## src/hw/rtl/mlpf_pkg.sv

```systemverilog
// shared types, codes and the sigmoid table helper for the mlp forward pass
// no dependencies
package mlpf_pkg;

    // item opcodes
    localparam logic OP_WEIGHT = 1'b0;
    localparam logic OP_ACT    = 1'b1;

    // configuration register indexes
    localparam logic [2:0] REG_LAYER_COUNT  = 3'd0;
    localparam logic [2:0] REG_INPUT_WIDTH  = 3'd1;
    localparam logic [2:0] REG_WIDTH_ONE    = 3'd2;
    localparam logic [2:0] REG_WIDTH_TWO    = 3'd3;
    localparam logic [2:0] REG_WIDTH_THREE  = 3'd4;
    localparam logic [2:0] REG_WIDTH_FOUR   = 3'd5;

    // fixed point layout
    localparam int ACC_W   = 38;          // exact sum of 64 q8.24 products
    localparam int OFF_W   = 28;          // sum offset into [0, 2^28)
    localparam int ACT_W   = 13;          // q1.12 activation, 0..4096
    localparam int VAL_W   = 16;          // q4.12 weight / input
    localparam logic [ACT_W-1:0] ACT_ONE = 13'd4096;

    // configuration register file seen by the controller
    typedef struct packed {
        logic [2:0]      layer_count;
        logic [6:0]      input_width;
        logic [3:0][6:0] width;
    } cfg_t;

    // controller to datapath commands
    typedef struct packed {
        logic issue;        // one multiply-accumulate read this cycle
        logic first;        // first term of a dot product
        logic last;         // last term of a dot product
        logic rd_pong;      // source buffer select
        logic wb;           // write the neuron result
        logic dst_pong;     // destination buffer select
        logic final_layer;  // results feed the argmax
        logic first_row;    // first neuron of the layer
        logic out_load;     // load the result registers
        logic out_last;     // final neuron of the run
    } cmd_t;

    // unsigned shift and subtract quotient, elaboration time only
    function automatic longint unsigned mlpf_udiv(input longint unsigned n,
                                                  input longint unsigned d);
        longint unsigned q;
        longint unsigned r;
        q = '0;
        r = '0;
        for (int b = 63; b >= 0; b--) begin
            r = (r << 1) | ((n >> b) & 64'd1);
            q = q << 1;
            if (r >= d) begin
                r = r - d;
                q = q | 64'd1;
            end
        end
        return q;
    endfunction

    // exp(-16u) in q31 for u in q31, 0 <= u < 1/2, elaboration time only
    function automatic longint unsigned mlpf_exp_neg16(input longint unsigned u);
        longint          sum;
        longint unsigned term;
        longint unsigned e;
        sum  = longint'(64'd1 << 31);
        term = 64'd1 << 31;
        for (int k = 1; k <= 20; k++) begin
            term = mlpf_udiv((term * u) >> 31, 64'(k));
            if ((k & 1) == 1) sum = sum - longint'(term);
            else sum = sum + longint'(term);
        end
        e = longint'(sum);
        for (int k = 0; k < 4; k++) begin
            e = (e * e) >> 31;
        end
        return e;
    endfunction

endpackage

```

## src/hw/rtl/mlpf_ctrl.sv

```systemverilog
// sequencer for layers, neurons and dot product terms, and for the result phase
// depends on mlpf_pkg
module mlpf_ctrl import mlpf_pkg::*; #(
    parameter int MAX_LAYERS = 4,
    parameter int WIDTH_CAP  = 64,
    parameter int LW         = 2,
    parameter int IW         = 6
) (
    input  logic          aclk,
    input  logic          aresetn,
    input  cfg_t          cfg,
    input  logic          start,
    input  logic          acc_done,
    input  logic          m_ready,
    output logic          s_ready,
    output logic          m_valid,
    output cmd_t          cmd,
    output logic [LW-1:0] cmd_layer,
    output logic [IW-1:0] cmd_row,
    output logic [IW-1:0] cmd_col
);

    typedef enum logic [7:0] {
        S_IDLE  = 8'b0000_0001,
        S_MAC   = 8'b0000_0010,
        S_DRAIN = 8'b0000_0100,
        S_SIG   = 8'b0000_1000,
        S_WB    = 8'b0001_0000,
        S_ORD   = 8'b0010_0000,
        S_OWAIT = 8'b0100_0000,
        S_OSEND = 8'b1000_0000
    } state_t;

    state_t        state_reg, state_next;
    logic [LW-1:0] layer_reg, layer_next;
    logic [IW-1:0] row_reg, row_next;
    logic [IW-1:0] col_reg, col_next;
    logic [6:0]    prev_reg, prev_next;

    // clamp a count into [1, WIDTH_CAP]
    function automatic logic [6:0] clamp_w(input logic [6:0] v);
        logic [6:0] r;
        r = v;
        if (v == 7'd0) r = 7'd1;
        if (int'(v) > WIDTH_CAP) r = 7'(WIDTH_CAP);
        return r;
    endfunction

    logic [3:0] layers;
    logic [6:0] width;
    logic       col_last, row_last, layer_last;

    always_comb begin
        layers = 4'(cfg.layer_count);
        if (cfg.layer_count == 3'd0) layers = 4'd1;
        if (int'(cfg.layer_count) > MAX_LAYERS) layers = 4'(MAX_LAYERS);
    end

    assign width      = clamp_w(cfg.width[2'(layer_reg)]);
    assign col_last   = 7'(col_reg) + 7'd1 == prev_reg;
    assign row_last   = 7'(row_reg) + 7'd1 == width;
    assign layer_last = 4'(layer_reg) + 4'd1 == layers;

    // next state
    always_comb begin
        state_next = state_reg;
        layer_next = layer_reg;
        row_next   = row_reg;
        col_next   = col_reg;
        prev_next  = prev_reg;
        case (state_reg)
            S_IDLE: begin
                if (start) begin
                    state_next = S_MAC;
                    layer_next = '0;
                    row_next   = '0;
                    col_next   = '0;
                    prev_next  = clamp_w(cfg.input_width);
                end
            end
            S_MAC: begin
                if (col_last) begin
                    state_next = S_DRAIN;
                    col_next   = '0;
                end else begin
                    col_next = col_reg + IW'(1);
                end
            end
            S_DRAIN: begin
                if (acc_done) state_next = S_SIG;
            end
            S_SIG: state_next = S_WB;
            S_WB: begin
                if (!row_last) begin
                    row_next   = row_reg + IW'(1);
                    state_next = S_MAC;
                end else if (layer_last) begin
                    row_next   = '0;
                    state_next = S_ORD;
                end else begin
                    row_next   = '0;
                    layer_next = layer_reg + LW'(1);
                    prev_next  = width;
                    state_next = S_MAC;
                end
            end
            S_ORD:   state_next = S_OWAIT;
            S_OWAIT: state_next = S_OSEND;
            S_OSEND: begin
                if (m_ready) begin
                    if (row_last) begin
                        state_next = S_IDLE;
                    end else begin
                        row_next   = row_reg + IW'(1);
                        state_next = S_ORD;
                    end
                end
            end
            default: state_next = S_IDLE;
        endcase
    end

    always_ff @(posedge aclk) begin
        if (!aresetn) begin
            state_reg <= S_IDLE;
            layer_reg <= '0;
            row_reg   <= '0;
            col_reg   <= '0;
            prev_reg  <= 7'd1;
        end else begin
            state_reg <= state_next;
            layer_reg <= layer_next;
            row_reg   <= row_next;
            col_reg   <= col_next;
            prev_reg  <= prev_next;
        end
    end

    // commands; the result phase reads the last layer's destination
    logic out_phase;
    assign out_phase = (state_reg == S_ORD) || (state_reg == S_OWAIT)
                       || (state_reg == S_OSEND);

    always_comb begin
        cmd.issue       = state_reg == S_MAC;
        cmd.first       = col_reg == '0;
        cmd.last        = col_last;
        cmd.rd_pong     = out_phase ? !layer_reg[0] : layer_reg[0];
        cmd.wb          = state_reg == S_WB;
        cmd.dst_pong    = !layer_reg[0];
        cmd.final_layer = layer_last;
        cmd.first_row   = row_reg == '0;
        cmd.out_load    = state_reg == S_OWAIT;
        cmd.out_last    = row_last;
    end

    assign cmd_layer = layer_reg;
    assign cmd_row   = row_reg;
    assign cmd_col   = col_reg;
    assign s_ready   = state_reg == S_IDLE;
    assign m_valid   = state_reg == S_OSEND;

endmodule

```

## config.mk

```make
export PLATFORM = sky130hd
export DESIGN_NAME = mlpf_ctrl
export DESIGN_NICKNAME = d
export VERILOG_FILES = /design/src/hw/rtl/mlpf_pkg.sv /design/src/hw/rtl/mlpf_ctrl.sv
export SDC_FILE = /design/constraint.sdc
export NUM_CORES = 1
export LEC_CHECK = 0
export BUFFER_PORTS_ARGS = -buffer_cell sky130_fd_sc_hd__buf_2
export CORE_MARGIN = 2
export CORE_UTILIZATION = 54
export CTS_BUF_LIST = sky130_fd_sc_hd__clkbuf_4
export DETAILED_ROUTE_END_ITERATION = 10
export GPL_ROUTABILITY_DRIVEN = 0
export PLACE_DENSITY = 0.89
export SETUP_SLACK_MARGIN = 0.02
export SLEW_MARGIN = 5
export SYNTH_ARGS = -nofsm -noshare
export SYNTH_HDL_FRONTEND = slang
export SYNTH_SLANG_ARGS = --single-unit
```

## constraint.sdc

```tcl
create_clock -name aclk -period 8.65 [get_ports aclk]
set_clock_uncertainty 0.2 [all_clocks]
set_input_delay 1.2975 -clock aclk [delete_from_list [all_inputs] [get_ports aclk]]
set_output_delay 1.2975 -clock aclk [all_outputs]
set_load 0.01 [all_outputs]
```

==> reports/results.tsv, run 1 <==
stage	metric	value	unit
outcome	result of the run	completed	
floorplanning	Die X	69.2	um
logic_synthesis	xor and xnor area share after synthesis	6.76	%
logic_synthesis	part of the Yosys area used for sequential elements	25.3	%
run	Maximum Capacitance Violations	0	
global_route	global-route total usage across every layer	25.3	%
placed_design	quantity of I/O buffers inserted on ports	68	
placed_design	Cells after DPL	375	
setup_path	endpoint kind of the worst setup timing path	output port	
global_route	antenna violations before repair	0	
logic_synthesis	combinational family with the most area after synthesis	simple AND/OR/NAND/NOR gates	
logic_synthesis	Synth async-reset ratio	0	%
setup_path	destination of the worst register-to-register timing path	prev_reg[2]	
timing	worst setup margin	3.77	ns
layout	growth of design area from synthesis to finish	16.0	%
logic_synthesis	Yosys top cell by area	dfxtp_1	
setup_path	setup slack of the most critical reg-to-reg path	4.99	ns
clocking	number of hold-repair buffers added at the cts stage	0	
setup_path	Worst Setup Start Kind	input port	
setup_path	worst reg2reg startpoint	cmd_layer[0]	
clocking	Max Root-Sink Buffers	2	
logic_synthesis	fraction of synthesized cell area taken by the top area cell type	25.3	%
detailed_routing	number of vias per cell	6.23	
setup_path	worst setup path startpoint	cfg[10]	
layout	most used cells in the layout excluding fill and tap cells	68 x buf_2, 31 x nand2_1, 29 x dfxtp_1	
layout	Final Core Density	65.6	%
layout	layout cells sized above 1	25.8	%
clocking	number of setup buffers added after CTS	0	
detailed_routing	first-pass detailed-route iteration total	6	
global_route	total overflow reported by the global router	0	
clocking	post-cts repair resize count	0	
logic_synthesis	warning count from the yosys run	0	
logic_synthesis	post-synth design cell area	0.00230	mm2
floorplanning	I/O pin cnt	69	
timing	number of setup violations in the final report	0	
logic_synthesis	average footprint of a synthesized cell	8.50	um2
detailed_routing	total length of routed wires	5970	um
detailed_routing	iteration-0 DRC count of the detailed router	266	
logic_synthesis	top post-synthesis cells by area	dfxtp_1 25%, mux4_1 5.7%, nand2_1 5.1%	
pwr	post-layout power	0.478	mW
floorplanning	Initial Utilization	56.6	%
timing	Tmin final	4.88	ns
pwr	worst ir drop on vdd	0.141	mV
timing	setup repair after global routing missed its margin	false	
logic_synthesis	primary flip-flop cell chosen by synthesis mapping	dfxtp_1	
timing	final period utilization	56.4	%
logic_synthesis	synthesized-area fraction occupied by adder cells	2.72	%
detailed_routing	post-detailed-route count of antenna-violating nets	0	
clocking	CTS tree	yes	
logic_synthesis	share of cell area taken by muxes after synthesis	8.99	%
pwr	pwr/cell area	180	mW/mm2
floorplanning	Std-Cell Core Area	0.00406	mm2
clocking	root buf cell	clkbuf_4	
timing	Pins Over Slew Limit	0	
clocking	Worst-Skew Late Latency	0.35	ns
floorplanning	row cnt	23	
layout	NumNets Final	380	
detailed_routing	routed len/inst	15.6	um
global_route	maximum number of pins on one net before global-route repair	18	
logic_synthesis	Post-Syn Nets	318	
layout	most common cell after layout, fill and taps aside	buf_2	
min_path	Min-Delay Path Depth	2	
layout	Antenna Diode Count	0	
floorplanning	Die ar.	0.00479	mm2
setup_path	Arrival @ worst endpoint	3.38	ns
layout	Non-Filler Instances	383	
setup_path	maximum fanout encountered on the critical timing path	6	
logic_synthesis	simple-gate area share of the yosys netlist	25.6	%
layout	Filler cells	329	
min_path	sink of the worst hold path	state_reg[4]	
logic_synthesis	number of enable-type register cells in the synthesized netlist	0	
global_route	number of global-route vias before repair	2213	
detailed_routing	Vias	2386	
setup_path	cells on worst reg2reg path	7	
detailed_routing	number of remaining DRC errors	0	
logic_synthesis	number of unique standard cell types used by synthesis	59	
pwr	leakage power total	1.14	nW
timing	headroom to the max-slew limit	41.1	%
min_path	Hold Crit Class	flip-flop to flip-flop	
clocking	H-tree level count	2	
timing	slew at the pin closest to its max-slew limit	0.871	ns
setup_path	Critical Path RT	7.15	ns
logic_synthesis	Mapped Cells	270	
floorplanning	height of the chip	69.2	um
logic_synthesis	compound-gate portion of the synthesized area	23.1	%
clocking	clock slew at the register clock pins of the worst setup and hold paths	0.10	ns
placed_design	Place WS	3.93	ns
min_path	hold path startpoint	state_reg[3]	
timing	timing-limited maximum frequency	0.205	GHz
setup_path	Critical Setup Path Class	input port to output port	
clocking	clock buffers created by TritonCTS	5	
placed_design	post-detailed-placement half-perimeter wirelength	4410	um
logic_synthesis	#FFs+latches synth	29	
timing	summed negative setup slack over all endpoints	0	ns
clocking	clock sink count	29	
timing	Final Hold Vio Count	0	
layout	max reg flops	8	
global_route	global-route wire length before repair	10100	um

→ **WORK REQUIRED**:
Write out, from the lines above, only those from the line with "common cell after" to the line with "the worst hold", exactly as given, including the first and the last.

→ **RESPONSE TO THIS TASK**:
layout	most common cell after layout, fill and taps aside	buf_2	
min_path	Min-Delay Path Depth	2	
layout	Antenna Diode Count	0	
floorplanning	Die ar.	0.00479	mm2
setup_path	Arrival @ worst endpoint	3.38	ns
layout	Non-Filler Instances	383	
setup_path	maximum fanout encountered on the critical timing path	6	
logic_synthesis	simple-gate area share of the yosys netlist	25.6	%
layout	Filler cells	329	
min_path	sink of the worst hold path	state_reg[4]	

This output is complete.